In the April 1999 issue of Phytopathology News, Larry Stowell argues that the use of photographs and digital images as the sole source of information for a plant health diagnosis is poor practice (view article). He then lists many negative consequences of incorrect diagnoses and cites shrinking budgets as the reason that university extension programs have adopted this technology.
Somehow Stowell has missed the message. Most of his arguments would be valid if not for a single erroneous assumption: that images are used as the sole source of information in disease diagnosis. Nothing to this effect was stated or implied in our published abstract (Phytopathology 88:S39) or in the oral presentation delivered at the 1998 APS Annual Meeting. Similarly, no evidence of such a statement is found in Briere's abstract (Phytopathology 88:S11) or oral presentation nor was evidence detected in the symposium by the University of Georgia.

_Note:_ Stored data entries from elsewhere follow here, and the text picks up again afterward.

### config.mk
export PLATFORM = sky130hd
export DESIGN_NAME = lzo_front
export DESIGN_NICKNAME = d
export VERILOG_FILES = /design/src/hw/rtl/lzo_pkg.sv /design/src/hw/rtl/lzo_front.sv
export SDC_FILE = /design/constraint.sdc
export NUM_CORES = 1
export LEC_CHECK = 0
export BUFFER_PORTS_ARGS = -buffer_cell sky130_fd_sc_hd__buf_2
export CORE_MARGIN = 2
export CORE_UTILIZATION = 25
export DETAILED_ROUTE_END_ITERATION = 16
export PLACE_DENSITY = 0.41
export SETUP_SLACK_MARGIN = 0.5
export SYNTH_ARGS = -nofsm -noshare
export SYNTH_HDL_FRONTEND = slang
export SYNTH_SLANG_ARGS = --single-unit
### constraint.sdc
create_clock -name clk_i -period 2.1 [get_ports clk_i]
set_input_delay 0.21 -clock clk_i [delete_from_list [all_inputs] [get_ports clk_i]]
set_output_delay 0.21 -clock clk_i [all_outputs]
set_load 0.01 [all_outputs]
### src/hw/rtl/lzo_pkg.sv
// Shared types, constants and helpers for the LZO1X stream decompressor
package lzo_pkg;

  localparam int unsigned WindowSize = 65536;
  localparam int unsigned WinAw      = $clog2(WindowSize);
  localparam int unsigned LenBits    = 32;
  localparam int unsigned QDepth     = 2;

  localparam logic [LenBits-1:0] LenMax = {LenBits{1'b1}};

  typedef enum logic [3:0] {
    PH_FIRST       = 4'd0,
    PH_TOKEN       = 4'd1,
    PH_TOKEN_LIT   = 4'd2,
    PH_TOKEN_MATCH = 4'd3,
    PH_LIT_EXT     = 4'd4,
    PH_LITERALS    = 4'd5,
    PH_TRAIL       = 4'd6,
    PH_D1_M2       = 4'd7,
    PH_D1_SHORT2   = 4'd8,
    PH_D1_SHORT3   = 4'd9,
    PH_M_EXT       = 4'd10,
    PH_D2_LO       = 4'd11,
    PH_D2_HI       = 4'd12,
    PH_COPY        = 4'd13
  } phase_e;

  typedef enum logic [2:0] {
    ST_RUNNING  = 3'd0,
    ST_DONE     = 3'd1,
    ST_LOOKBACK = 3'd2,
    ST_OVERRUN  = 3'd3,
    ST_SHORT    = 3'd4,
    ST_TRAILING = 3'd5
  } status_e;

  typedef enum logic {
    FN_BYTE  = 1'b0,
    FN_DRAIN = 1'b1
  } func_e;

  localparam logic [1:0] RegOutputLimit = 2'd0;

  // One queued request between the front and the back
  typedef struct packed {
    func_e      func;
    logic [7:0] in_byte;
    logic       in_last;
  } req_t;

  // Saturating add of two lengths
  function automatic logic [LenBits-1:0] sat_add(input logic [LenBits-1:0] a,
                                                 input logic [LenBits-1:0] b);
    logic [LenBits:0] s;
    s = {1'b0, a} + {1'b0, b};
    sat_add = s[LenBits] ? LenMax : s[LenBits-1:0];
  endfunction

endpackage
`config.mk`:
```
export PLATFORM = sky130hd
export DESIGN_NAME = bba_queue
export DESIGN_NICKNAME = d
export VERILOG_FILES = /design/src/rtl/blocking_bound_accumulator_defines.svh /design/src/rtl/bba_pkg.sv /design/src/rtl/bba_queue.sv
export SDC_FILE = /design/constraint.sdc
export NUM_CORES = 1
export LEC_CHECK = 0
export ABC_AREA = 1
export BUFFER_PORTS_ARGS = -buffer_cell sky130_fd_sc_hd__clkbuf_2
export CORE_MARGIN = 5
export CORE_UTILIZATION = 56
export DETAILED_ROUTE_END_ITERATION = 12
export PLACE_DENSITY = 0.88
export SYNTH_ARGS = -nofsm -noshare
export SYNTH_HDL_FRONTEND = slang
export SYNTH_SLANG_ARGS = --single-unit
export TNS_END_PERCENT = 10
```
`constraint.sdc`:
```
create_clock -name i_clk -period 11.5 [get_ports i_clk]
set_input_delay 0.575 -clock i_clk [delete_from_list [all_inputs] [get_ports i_clk]]
set_output_delay 0.575 -clock i_clk [all_outputs]
set_load 0.01 [all_outputs]
```
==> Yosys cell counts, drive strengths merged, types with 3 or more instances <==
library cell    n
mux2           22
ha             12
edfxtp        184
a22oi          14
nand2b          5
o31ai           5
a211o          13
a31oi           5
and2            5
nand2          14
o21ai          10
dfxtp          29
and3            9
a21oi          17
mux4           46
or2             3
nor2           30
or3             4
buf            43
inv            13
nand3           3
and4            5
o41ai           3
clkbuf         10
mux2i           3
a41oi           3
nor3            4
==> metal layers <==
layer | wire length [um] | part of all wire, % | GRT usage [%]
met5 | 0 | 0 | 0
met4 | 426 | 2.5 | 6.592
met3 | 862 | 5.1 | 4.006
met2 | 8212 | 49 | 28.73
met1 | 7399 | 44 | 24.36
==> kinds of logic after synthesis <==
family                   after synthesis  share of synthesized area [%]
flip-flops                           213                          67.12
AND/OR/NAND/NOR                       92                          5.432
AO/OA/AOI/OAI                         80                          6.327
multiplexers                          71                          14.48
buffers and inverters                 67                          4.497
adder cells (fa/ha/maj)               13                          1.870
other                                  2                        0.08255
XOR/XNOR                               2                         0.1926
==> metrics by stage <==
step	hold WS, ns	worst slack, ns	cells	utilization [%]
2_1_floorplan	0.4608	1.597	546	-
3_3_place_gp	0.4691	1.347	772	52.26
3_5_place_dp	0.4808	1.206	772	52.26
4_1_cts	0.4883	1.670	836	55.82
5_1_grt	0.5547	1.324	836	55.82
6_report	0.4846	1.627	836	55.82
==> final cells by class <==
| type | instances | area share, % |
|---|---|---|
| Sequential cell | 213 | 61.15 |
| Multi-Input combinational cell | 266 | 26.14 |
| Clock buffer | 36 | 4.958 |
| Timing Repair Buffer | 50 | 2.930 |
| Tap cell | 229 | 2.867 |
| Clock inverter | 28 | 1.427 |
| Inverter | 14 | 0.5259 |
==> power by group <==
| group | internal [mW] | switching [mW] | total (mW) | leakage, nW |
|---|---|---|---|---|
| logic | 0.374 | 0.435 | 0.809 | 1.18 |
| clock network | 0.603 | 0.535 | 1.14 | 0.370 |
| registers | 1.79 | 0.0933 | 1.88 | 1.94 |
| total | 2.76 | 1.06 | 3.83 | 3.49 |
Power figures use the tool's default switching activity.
[config.mk]
export PLATFORM = sky130hd
export DESIGN_NAME = triple_box_blur_line
export DESIGN_NICKNAME = d
export VERILOG_FILES = /design/src/rtl/tbb_pkg.sv /design/src/rtl/tbb_cell.sv /design/src/rtl/triple_box_blur_line.sv
export SDC_FILE = /design/constraint.sdc
export NUM_CORES = 2
export LEC_CHECK = 0
export BUFFER_PORTS_ARGS = -buffer_cell sky130_fd_sc_hd__buf_4
export CORE_UTILIZATION = 44
export CTS_CLUSTER_DIAMETER = 100
export DETAILED_ROUTE_END_ITERATION = 10
export PLACE_DENSITY = 0.65
export SETUP_SLACK_MARGIN = 0.4
export SLEW_MARGIN = 20
export SYNTH_ARGS = -nofsm -noshare
export SYNTH_HDL_FRONTEND = slang
export SYNTH_HIERARCHICAL = 1
export SYNTH_SLANG_ARGS = --single-unit
[constraint.sdc]
create_clock -name clk -period 11.2 [get_ports clk]
set_input_delay 1.12 -clock clk [delete_from_list [all_inputs] [get_ports clk]]
set_output_delay 1.12 -clock clk [all_outputs]
set_load 0.05 [all_outputs]
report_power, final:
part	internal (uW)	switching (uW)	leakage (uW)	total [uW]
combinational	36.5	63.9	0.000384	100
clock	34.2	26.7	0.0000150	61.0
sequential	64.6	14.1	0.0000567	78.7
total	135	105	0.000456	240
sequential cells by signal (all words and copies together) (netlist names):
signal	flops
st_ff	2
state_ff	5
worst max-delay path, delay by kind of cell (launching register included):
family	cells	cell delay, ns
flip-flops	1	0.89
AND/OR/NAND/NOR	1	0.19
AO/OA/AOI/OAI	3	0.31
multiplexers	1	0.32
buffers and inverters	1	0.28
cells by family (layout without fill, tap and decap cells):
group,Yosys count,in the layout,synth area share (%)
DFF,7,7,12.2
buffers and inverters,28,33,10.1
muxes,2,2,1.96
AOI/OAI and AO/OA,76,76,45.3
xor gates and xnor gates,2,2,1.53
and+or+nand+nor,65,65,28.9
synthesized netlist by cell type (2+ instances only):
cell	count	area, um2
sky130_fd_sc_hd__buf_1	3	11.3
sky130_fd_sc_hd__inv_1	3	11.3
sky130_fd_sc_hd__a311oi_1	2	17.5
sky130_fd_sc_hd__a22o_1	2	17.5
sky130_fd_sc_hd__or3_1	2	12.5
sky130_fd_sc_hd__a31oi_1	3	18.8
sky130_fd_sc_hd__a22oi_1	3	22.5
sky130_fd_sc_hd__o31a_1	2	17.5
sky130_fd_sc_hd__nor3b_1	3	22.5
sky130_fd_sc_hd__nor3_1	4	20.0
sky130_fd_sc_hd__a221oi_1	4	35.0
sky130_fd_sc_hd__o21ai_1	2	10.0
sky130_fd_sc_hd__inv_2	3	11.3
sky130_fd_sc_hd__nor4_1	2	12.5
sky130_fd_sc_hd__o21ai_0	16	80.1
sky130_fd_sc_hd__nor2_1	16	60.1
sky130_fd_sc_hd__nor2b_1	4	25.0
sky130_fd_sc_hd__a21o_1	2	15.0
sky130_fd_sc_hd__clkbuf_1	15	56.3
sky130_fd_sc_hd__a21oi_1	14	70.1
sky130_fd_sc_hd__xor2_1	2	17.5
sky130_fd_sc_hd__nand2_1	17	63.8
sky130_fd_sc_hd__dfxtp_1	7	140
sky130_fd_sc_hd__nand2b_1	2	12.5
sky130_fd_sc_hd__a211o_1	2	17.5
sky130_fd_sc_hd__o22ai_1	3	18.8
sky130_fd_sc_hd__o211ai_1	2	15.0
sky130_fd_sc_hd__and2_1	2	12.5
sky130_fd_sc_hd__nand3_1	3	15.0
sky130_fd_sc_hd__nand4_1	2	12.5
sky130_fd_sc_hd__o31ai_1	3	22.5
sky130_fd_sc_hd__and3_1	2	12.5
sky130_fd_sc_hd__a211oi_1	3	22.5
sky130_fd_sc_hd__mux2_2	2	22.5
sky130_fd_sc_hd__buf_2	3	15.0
`config.mk`:
```
export PLATFORM = sky130hd
export DESIGN_NAME = shift_register_chain_output_controller_core
export DESIGN_NICKNAME = d
export VERILOG_FILES = /design/src/rtl/core/srcoc_pkg.sv /design/src/rtl/core/shift_register_chain_output_controller_core.sv
export SDC_FILE = /design/constraint.sdc
export NUM_CORES = 1
export LEC_CHECK = 0
export ABC_CLOCK_PERIOD_IN_PS = 3600
export BUFFER_PORTS_ARGS = -buffer_cell sky130_fd_sc_hd__buf_2
export CORE_MARGIN = 2
export CORE_UTILIZATION = 50
export DETAILED_ROUTE_END_ITERATION = 6
export PLACE_DENSITY = 0.71
export REMOVE_ABC_BUFFERS = 1
export SYNTH_ARGS = -nofsm -noshare
export SYNTH_HDL_FRONTEND = slang
export SYNTH_SLANG_ARGS = --single-unit
```
`constraint.sdc`:
```
create_clock -name clk -period 3.6 [get_ports clk]
set_clock_uncertainty 0.1 [all_clocks]
set_input_delay 0.36 -clock clk [delete_from_list [all_inputs] [get_ports clk]]
set_output_delay 0.36 -clock clk [all_outputs]
set_load 0.005 [all_outputs]
```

Digital images are new and powerful tools in disease diagnosis. Their use is not the result of shrinking budgets but rather of increased funding to explore methods that improve the speed and accuracy of current methods.
At North Carolina State University, digital images are typically accompanied by live samples and appropriate supporting information. The advantages of digital images are tremendous. Images allow the diagnostician to preview the sample before it arrives at the clinic (often in a deteriorated state). Based on this information the diagnostician can provide tailored information on which plant part to sample, how much sample to provide, appropriate packaging, etc. Images can be of whole fields, plants too large to submit as samples (e.g., trees and shrubs), or microscopic structures. Often, a telephone conversation occurs between the diagnostician and sample collector while images are viewed simultaneously by both parties as e-mail attachments or on the Internet. Not only does this result in improved diagnoses, but the sample collector receives training in plant pathology above and beyond what was possible without this technology.

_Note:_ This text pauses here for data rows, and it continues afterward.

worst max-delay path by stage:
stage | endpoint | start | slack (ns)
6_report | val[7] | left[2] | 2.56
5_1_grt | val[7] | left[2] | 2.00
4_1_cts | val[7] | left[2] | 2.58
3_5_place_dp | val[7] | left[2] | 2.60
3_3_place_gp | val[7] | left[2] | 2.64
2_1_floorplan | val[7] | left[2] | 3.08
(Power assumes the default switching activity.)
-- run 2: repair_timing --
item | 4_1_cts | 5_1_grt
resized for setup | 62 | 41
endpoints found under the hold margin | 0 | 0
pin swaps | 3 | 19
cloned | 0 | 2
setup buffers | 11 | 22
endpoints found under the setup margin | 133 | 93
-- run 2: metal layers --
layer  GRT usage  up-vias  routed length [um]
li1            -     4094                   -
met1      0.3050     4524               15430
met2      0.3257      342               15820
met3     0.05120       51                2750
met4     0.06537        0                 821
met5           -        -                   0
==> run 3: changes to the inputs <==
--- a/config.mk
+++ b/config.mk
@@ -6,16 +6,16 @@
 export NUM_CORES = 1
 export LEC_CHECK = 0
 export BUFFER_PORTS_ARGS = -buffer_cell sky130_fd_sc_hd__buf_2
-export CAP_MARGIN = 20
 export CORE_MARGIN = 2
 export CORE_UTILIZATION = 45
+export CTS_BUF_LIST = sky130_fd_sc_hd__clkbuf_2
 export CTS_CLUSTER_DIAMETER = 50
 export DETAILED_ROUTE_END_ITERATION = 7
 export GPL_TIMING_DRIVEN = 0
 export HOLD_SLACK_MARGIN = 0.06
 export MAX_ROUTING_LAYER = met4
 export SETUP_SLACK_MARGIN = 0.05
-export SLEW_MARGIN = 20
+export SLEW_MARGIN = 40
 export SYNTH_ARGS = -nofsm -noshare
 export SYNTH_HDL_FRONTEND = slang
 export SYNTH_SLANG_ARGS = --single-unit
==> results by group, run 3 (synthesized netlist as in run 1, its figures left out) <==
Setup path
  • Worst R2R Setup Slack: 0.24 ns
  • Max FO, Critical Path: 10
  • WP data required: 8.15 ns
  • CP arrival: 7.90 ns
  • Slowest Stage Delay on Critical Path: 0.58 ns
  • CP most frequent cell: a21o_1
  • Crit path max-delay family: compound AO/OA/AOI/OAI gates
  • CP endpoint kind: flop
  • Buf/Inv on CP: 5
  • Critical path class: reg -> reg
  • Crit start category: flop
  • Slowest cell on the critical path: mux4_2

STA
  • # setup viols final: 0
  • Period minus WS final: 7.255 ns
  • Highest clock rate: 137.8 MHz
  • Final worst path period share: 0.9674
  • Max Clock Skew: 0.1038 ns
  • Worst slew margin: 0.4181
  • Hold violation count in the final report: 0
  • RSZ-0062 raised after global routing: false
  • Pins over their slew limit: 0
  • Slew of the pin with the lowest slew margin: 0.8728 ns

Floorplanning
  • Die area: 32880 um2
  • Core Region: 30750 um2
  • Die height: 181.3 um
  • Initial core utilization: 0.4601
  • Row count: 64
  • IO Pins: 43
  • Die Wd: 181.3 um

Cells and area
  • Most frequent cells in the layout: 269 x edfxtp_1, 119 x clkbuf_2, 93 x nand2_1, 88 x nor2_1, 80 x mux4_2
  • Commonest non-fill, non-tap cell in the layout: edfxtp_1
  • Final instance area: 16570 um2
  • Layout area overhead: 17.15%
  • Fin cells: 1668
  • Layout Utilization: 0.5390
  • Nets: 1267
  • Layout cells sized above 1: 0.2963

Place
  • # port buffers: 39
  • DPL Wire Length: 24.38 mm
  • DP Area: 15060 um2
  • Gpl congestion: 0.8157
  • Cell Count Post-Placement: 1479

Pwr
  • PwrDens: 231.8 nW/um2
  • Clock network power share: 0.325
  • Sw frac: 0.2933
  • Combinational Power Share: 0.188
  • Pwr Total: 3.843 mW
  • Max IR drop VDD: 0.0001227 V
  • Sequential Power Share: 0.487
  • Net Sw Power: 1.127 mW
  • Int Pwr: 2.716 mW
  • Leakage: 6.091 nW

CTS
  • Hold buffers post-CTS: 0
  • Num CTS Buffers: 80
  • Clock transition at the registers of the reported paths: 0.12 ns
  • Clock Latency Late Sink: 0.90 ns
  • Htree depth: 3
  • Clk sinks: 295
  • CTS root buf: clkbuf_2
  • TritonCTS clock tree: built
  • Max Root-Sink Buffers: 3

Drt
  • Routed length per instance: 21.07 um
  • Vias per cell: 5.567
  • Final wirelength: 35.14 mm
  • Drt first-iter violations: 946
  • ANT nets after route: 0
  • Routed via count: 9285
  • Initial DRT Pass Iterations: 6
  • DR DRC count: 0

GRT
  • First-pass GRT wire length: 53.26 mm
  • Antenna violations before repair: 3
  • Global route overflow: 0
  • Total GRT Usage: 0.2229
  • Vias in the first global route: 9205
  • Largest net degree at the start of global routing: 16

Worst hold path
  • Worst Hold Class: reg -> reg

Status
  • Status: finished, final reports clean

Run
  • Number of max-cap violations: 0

In cases where a digital image is not accompanied by additional information, the diagnostician would be unable to go beyond the level of certainty that the image provides, which is no different than what happens with poor specimens. Thus, in terms of the ethics and professionalism involved, nothing has changed. A digital image does not give plant pathologists permission to be unethical or unprofessional, and it never will.
Stowell also argues that he "cannot imagine a situation where an image alone would be suitable for diagnostic purposes…" There are many diseases that possess characteristic symptoms that are quite diagnostic. Diseases such as powdery mildew, root knot, mosaic, etc., are readily recognized by skilled diagnosticians familiar with the host and its common diseases, especially for a given area and season.

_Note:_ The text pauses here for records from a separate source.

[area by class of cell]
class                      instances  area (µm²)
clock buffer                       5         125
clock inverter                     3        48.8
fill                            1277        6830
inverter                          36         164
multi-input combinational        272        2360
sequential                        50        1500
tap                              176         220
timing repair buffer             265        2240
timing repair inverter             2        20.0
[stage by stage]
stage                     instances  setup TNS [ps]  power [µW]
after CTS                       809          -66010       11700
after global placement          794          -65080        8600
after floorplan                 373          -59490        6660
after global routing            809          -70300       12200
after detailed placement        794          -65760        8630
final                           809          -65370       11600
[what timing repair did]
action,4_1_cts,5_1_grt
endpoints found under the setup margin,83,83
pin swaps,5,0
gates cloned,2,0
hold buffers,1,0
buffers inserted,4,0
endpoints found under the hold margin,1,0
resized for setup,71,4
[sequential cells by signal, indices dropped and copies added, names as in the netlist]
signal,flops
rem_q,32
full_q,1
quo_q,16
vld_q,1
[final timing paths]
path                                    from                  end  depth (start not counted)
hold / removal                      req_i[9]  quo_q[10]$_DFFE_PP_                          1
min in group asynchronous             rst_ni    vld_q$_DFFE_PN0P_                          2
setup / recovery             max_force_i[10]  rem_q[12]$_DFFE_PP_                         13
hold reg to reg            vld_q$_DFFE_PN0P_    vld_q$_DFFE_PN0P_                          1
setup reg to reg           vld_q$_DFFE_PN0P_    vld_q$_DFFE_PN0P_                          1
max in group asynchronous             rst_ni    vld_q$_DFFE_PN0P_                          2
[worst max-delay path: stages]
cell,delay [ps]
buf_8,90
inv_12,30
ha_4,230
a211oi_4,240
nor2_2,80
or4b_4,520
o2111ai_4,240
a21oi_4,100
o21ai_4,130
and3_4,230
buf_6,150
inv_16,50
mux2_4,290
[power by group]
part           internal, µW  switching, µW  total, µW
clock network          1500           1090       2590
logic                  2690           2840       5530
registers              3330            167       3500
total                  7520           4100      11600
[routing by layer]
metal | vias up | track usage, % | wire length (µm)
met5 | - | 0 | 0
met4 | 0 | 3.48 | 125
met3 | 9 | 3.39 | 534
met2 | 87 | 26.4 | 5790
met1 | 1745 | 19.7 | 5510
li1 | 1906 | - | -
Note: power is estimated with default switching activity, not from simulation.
--- config.mk ---
export PLATFORM = sky130hd
export DESIGN_NAME = fhsv_color
export DESIGN_NICKNAME = d
export VERILOG_FILES = /design/src/rtl/core/force_heatmap_hsv_to_rgb_defines.svh /design/src/rtl/core/fhsv_pkg.sv /design/src/rtl/core/fhsv_color.sv
export SDC_FILE = /design/constraint.sdc
export NUM_CORES = 2
export LEC_CHECK = 0
export ABC_AREA = 1
export BUFFER_PORTS_ARGS = -buffer_cell sky130_fd_sc_hd__buf_2
export CORE_ASPECT_RATIO = 2
export CORE_MARGIN = 2
export CORE_UTILIZATION = 45
export DETAILED_ROUTE_END_ITERATION = 8
export SYNTH_ARGS = -nofsm -noshare
export SYNTH_HDL_FRONTEND = slang
export SYNTH_SLANG_ARGS = --single-unit
--- constraint.sdc ---
create_clock -name clk_i -period 6.9 [get_ports clk_i]
set_clock_uncertainty 0.15 [all_clocks]
set_input_delay 1.38 -clock clk_i [delete_from_list [all_inputs] [get_ports clk_i]]
set_output_delay 1.38 -clock clk_i [all_outputs]
set_load 0.05 [all_outputs]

Analogously, these same arguments must have been raised when APS began publishing the Compendia series full of color photographs. Some plant pathologists must have shuddered at the thought of untrained people armed with a compendium, making all kinds of blunders by relying on small photos to diagnose diseases. And yet, despite this possibility (and it has surely occurred), the compendia are tremendous tools in the hands of trained professionals.
One drawback to the use of digital images for plant disease diagnosis is poor-quality images, but they are the result of poor photography - something that will always be with us. Another problem may result from a dramatic rise in number of samples. But these problems in no way "ignore biological systems" or "ensure inferior information" as Stowell suggests.
The art and science of disease diagnosis will always be an art and a science. The technology that allows us to exchange digital images has increased our ability to diagnose diseases rapidly and accurately. It does not replace existing methods but rather adds a powerful new component to them. It is a tool that is here to stay.